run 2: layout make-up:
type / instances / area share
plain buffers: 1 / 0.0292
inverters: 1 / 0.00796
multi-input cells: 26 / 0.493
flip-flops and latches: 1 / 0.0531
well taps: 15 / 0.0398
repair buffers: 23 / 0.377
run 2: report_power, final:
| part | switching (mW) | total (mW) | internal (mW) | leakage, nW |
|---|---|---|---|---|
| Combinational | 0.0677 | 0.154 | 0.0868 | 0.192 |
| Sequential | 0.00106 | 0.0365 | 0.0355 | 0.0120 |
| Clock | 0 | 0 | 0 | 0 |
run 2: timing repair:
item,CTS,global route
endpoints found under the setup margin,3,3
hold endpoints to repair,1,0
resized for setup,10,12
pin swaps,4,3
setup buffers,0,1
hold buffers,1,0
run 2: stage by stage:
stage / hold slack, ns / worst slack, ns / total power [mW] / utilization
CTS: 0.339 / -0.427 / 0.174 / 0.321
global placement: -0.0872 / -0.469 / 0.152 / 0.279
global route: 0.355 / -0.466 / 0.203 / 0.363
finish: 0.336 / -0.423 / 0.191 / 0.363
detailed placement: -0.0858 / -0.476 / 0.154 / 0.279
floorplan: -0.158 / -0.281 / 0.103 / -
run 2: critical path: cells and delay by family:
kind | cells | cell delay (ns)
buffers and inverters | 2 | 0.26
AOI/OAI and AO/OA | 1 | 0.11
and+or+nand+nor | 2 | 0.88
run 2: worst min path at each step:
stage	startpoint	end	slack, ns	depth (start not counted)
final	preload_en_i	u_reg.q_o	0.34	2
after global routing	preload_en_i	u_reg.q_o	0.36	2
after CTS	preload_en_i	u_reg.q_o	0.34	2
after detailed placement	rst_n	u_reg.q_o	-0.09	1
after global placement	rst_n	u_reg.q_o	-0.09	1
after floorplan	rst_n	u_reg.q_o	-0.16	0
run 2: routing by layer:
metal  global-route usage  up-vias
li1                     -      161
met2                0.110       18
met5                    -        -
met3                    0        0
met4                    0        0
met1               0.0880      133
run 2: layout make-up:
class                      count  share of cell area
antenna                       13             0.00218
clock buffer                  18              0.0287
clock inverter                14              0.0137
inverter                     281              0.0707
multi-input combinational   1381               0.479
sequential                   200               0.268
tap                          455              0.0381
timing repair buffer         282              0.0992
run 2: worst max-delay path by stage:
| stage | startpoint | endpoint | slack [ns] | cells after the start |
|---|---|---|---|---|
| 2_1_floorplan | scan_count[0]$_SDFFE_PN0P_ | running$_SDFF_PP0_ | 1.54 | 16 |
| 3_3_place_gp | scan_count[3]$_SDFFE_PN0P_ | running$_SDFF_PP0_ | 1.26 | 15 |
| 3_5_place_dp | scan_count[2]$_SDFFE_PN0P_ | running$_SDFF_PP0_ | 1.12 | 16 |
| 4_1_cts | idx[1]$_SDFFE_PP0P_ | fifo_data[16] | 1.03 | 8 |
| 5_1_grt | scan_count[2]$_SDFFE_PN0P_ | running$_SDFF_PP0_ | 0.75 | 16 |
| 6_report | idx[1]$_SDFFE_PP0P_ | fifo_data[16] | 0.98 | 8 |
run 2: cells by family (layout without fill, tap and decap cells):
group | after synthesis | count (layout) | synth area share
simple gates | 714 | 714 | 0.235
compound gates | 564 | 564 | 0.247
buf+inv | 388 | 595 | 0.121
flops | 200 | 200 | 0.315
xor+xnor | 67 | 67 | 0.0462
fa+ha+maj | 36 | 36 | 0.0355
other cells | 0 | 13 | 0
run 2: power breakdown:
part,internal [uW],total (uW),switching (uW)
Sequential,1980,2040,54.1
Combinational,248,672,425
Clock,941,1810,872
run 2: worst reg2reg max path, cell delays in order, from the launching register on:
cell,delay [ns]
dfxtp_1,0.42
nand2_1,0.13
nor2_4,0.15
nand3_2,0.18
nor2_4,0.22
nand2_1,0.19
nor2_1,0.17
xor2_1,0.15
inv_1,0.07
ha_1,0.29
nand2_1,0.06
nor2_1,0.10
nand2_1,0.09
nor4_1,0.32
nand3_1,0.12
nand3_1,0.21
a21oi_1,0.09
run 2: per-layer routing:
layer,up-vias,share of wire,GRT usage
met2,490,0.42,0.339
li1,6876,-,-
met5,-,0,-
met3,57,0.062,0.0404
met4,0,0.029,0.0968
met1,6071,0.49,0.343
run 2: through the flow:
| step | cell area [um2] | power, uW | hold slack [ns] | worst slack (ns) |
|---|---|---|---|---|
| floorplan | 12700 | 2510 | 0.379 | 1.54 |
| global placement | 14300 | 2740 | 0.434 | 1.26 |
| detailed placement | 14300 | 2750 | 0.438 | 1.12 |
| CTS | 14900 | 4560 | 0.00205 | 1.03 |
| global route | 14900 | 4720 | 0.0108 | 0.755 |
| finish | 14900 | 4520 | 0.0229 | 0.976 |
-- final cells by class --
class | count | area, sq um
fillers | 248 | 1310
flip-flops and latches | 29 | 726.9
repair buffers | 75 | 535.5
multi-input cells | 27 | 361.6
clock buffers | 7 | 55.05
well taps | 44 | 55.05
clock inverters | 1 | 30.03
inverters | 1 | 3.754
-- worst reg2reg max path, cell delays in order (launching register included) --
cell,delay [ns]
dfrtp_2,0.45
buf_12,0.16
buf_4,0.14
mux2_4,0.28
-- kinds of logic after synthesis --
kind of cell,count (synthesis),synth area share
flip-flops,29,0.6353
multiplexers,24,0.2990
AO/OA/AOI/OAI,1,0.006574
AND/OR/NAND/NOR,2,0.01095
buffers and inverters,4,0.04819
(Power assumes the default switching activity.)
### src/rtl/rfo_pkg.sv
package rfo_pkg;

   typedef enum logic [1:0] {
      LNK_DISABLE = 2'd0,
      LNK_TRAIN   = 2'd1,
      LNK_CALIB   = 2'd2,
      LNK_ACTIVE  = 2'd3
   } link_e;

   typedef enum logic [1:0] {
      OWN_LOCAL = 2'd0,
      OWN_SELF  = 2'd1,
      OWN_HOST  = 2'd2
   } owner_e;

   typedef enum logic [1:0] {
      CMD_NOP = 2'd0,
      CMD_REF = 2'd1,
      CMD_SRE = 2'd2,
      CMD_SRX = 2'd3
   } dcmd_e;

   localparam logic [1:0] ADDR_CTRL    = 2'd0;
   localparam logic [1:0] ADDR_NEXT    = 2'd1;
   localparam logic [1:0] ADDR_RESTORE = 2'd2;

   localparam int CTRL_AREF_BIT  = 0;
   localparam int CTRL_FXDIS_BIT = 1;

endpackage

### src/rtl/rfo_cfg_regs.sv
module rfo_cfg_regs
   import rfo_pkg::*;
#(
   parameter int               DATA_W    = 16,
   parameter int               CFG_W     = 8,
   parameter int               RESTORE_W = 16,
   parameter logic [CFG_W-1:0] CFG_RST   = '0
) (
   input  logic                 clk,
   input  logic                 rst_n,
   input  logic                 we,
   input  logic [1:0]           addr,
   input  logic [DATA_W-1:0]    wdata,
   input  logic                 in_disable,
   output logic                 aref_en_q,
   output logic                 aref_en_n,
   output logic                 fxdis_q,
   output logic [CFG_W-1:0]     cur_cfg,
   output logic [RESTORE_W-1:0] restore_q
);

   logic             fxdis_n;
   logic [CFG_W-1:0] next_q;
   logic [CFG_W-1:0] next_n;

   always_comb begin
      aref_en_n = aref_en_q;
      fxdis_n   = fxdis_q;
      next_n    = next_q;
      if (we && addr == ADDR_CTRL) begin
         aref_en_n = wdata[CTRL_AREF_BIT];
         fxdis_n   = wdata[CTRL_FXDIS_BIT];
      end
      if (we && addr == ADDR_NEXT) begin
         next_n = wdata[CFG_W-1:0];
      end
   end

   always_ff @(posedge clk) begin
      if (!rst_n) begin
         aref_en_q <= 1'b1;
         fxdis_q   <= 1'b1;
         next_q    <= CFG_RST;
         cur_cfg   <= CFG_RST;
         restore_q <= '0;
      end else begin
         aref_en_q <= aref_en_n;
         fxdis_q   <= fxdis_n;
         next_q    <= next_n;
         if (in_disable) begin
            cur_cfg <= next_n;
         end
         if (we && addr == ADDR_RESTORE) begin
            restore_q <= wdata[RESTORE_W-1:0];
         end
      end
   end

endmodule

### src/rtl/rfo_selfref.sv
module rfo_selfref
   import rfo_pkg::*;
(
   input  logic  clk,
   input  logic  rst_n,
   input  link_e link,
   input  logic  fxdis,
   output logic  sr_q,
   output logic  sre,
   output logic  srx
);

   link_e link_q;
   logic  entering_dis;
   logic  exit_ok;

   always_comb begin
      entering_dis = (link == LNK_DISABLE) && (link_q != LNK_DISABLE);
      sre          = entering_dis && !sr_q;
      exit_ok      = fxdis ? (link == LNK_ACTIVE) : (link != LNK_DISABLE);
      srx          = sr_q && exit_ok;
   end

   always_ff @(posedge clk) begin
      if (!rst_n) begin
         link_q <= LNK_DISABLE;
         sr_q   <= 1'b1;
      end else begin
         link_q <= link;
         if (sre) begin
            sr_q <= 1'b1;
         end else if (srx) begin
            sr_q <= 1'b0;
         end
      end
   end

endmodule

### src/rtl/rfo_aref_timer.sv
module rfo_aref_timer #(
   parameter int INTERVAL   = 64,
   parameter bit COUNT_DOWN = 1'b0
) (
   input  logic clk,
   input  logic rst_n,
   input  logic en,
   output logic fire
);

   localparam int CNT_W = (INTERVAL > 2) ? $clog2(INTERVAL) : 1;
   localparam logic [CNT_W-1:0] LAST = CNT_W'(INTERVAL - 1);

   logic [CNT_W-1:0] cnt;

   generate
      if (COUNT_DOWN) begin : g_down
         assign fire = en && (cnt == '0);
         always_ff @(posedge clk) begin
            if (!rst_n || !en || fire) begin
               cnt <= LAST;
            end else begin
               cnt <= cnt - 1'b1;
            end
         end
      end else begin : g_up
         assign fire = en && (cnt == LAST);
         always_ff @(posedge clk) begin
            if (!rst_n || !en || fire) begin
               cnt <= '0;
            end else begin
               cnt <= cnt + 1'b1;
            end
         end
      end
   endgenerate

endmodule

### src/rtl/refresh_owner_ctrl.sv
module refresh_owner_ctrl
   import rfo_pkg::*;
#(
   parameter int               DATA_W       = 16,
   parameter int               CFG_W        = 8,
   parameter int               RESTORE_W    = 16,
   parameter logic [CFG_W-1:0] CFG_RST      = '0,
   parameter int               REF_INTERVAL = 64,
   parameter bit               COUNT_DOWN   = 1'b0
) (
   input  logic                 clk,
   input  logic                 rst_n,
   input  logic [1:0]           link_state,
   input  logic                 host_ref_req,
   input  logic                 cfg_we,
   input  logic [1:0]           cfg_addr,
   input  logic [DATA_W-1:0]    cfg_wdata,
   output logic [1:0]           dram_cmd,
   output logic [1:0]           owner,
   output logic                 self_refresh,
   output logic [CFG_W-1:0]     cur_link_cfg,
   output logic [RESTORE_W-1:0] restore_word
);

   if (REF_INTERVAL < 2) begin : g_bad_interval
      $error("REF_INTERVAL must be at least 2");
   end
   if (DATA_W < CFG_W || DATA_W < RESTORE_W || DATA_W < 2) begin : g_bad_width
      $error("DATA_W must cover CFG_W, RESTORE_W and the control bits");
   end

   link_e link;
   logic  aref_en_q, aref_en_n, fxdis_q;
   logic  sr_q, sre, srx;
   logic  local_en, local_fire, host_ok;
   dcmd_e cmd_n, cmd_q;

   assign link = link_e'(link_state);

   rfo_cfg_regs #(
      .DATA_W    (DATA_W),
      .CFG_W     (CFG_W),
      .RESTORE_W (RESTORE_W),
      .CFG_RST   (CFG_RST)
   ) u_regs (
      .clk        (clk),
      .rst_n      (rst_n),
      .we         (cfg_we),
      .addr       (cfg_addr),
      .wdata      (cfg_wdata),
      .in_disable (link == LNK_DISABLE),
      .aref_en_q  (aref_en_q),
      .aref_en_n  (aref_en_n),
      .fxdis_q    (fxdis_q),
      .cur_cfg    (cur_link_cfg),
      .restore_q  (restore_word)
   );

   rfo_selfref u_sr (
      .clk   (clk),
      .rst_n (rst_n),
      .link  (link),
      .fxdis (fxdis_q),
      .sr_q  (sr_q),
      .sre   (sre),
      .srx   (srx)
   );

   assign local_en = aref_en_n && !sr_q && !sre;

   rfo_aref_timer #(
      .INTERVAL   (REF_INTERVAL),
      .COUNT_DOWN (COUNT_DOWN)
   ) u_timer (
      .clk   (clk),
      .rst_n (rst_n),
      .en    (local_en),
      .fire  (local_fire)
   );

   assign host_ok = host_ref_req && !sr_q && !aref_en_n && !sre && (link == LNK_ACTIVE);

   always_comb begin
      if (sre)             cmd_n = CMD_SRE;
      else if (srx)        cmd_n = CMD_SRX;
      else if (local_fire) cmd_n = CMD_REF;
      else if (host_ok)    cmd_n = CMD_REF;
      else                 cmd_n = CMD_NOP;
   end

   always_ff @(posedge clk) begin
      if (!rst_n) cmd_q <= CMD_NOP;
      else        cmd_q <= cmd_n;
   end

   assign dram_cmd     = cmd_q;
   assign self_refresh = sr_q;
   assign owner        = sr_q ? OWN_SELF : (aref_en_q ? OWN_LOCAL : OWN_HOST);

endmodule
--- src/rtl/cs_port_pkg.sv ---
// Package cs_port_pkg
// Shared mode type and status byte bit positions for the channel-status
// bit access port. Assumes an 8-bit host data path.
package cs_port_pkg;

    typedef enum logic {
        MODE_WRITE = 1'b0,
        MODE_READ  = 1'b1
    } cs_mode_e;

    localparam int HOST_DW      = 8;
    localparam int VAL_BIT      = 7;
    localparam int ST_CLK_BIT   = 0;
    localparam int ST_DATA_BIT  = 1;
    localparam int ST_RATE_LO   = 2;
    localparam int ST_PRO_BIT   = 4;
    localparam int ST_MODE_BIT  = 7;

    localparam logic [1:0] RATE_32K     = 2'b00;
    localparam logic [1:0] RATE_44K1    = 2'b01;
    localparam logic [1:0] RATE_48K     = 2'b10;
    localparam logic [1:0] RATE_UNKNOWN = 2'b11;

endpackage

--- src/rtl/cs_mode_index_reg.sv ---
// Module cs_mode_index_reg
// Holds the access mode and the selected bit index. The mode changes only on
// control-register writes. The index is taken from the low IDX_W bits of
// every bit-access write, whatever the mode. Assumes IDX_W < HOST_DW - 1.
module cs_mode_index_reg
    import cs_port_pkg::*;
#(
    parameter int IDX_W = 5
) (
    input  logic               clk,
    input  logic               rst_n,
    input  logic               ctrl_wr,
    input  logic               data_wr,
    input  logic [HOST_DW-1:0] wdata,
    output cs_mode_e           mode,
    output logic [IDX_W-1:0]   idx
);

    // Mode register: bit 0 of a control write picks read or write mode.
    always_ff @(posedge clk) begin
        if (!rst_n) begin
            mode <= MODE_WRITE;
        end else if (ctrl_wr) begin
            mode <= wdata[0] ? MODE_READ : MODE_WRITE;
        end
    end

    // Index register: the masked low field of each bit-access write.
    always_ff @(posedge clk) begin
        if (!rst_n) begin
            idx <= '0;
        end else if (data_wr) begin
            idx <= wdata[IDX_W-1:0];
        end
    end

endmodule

•••••

» **HOW TO COMPLETE THIS TASK**
Return, unchanged, the run of lines above that opens with the line containing "a21oi_1,0.09" and closes with the line containing "0.438 | 1.12 |". Include both.

» **TASK OUTPUT**
a21oi_1,0.09
run 2: per-layer routing:
layer,up-vias,share of wire,GRT usage
met2,490,0.42,0.339
li1,6876,-,-
met5,-,0,-
met3,57,0.062,0.0404
met4,0,0.029,0.0968
met1,6071,0.49,0.343
run 2: through the flow:
| step | cell area [um2] | power, uW | hold slack [ns] | worst slack (ns) |
|---|---|---|---|---|
| floorplan | 12700 | 2510 | 0.379 | 1.54 |
| global placement | 14300 | 2740 | 0.434 | 1.26 |
| detailed placement | 14300 | 2750 | 0.438 | 1.12 |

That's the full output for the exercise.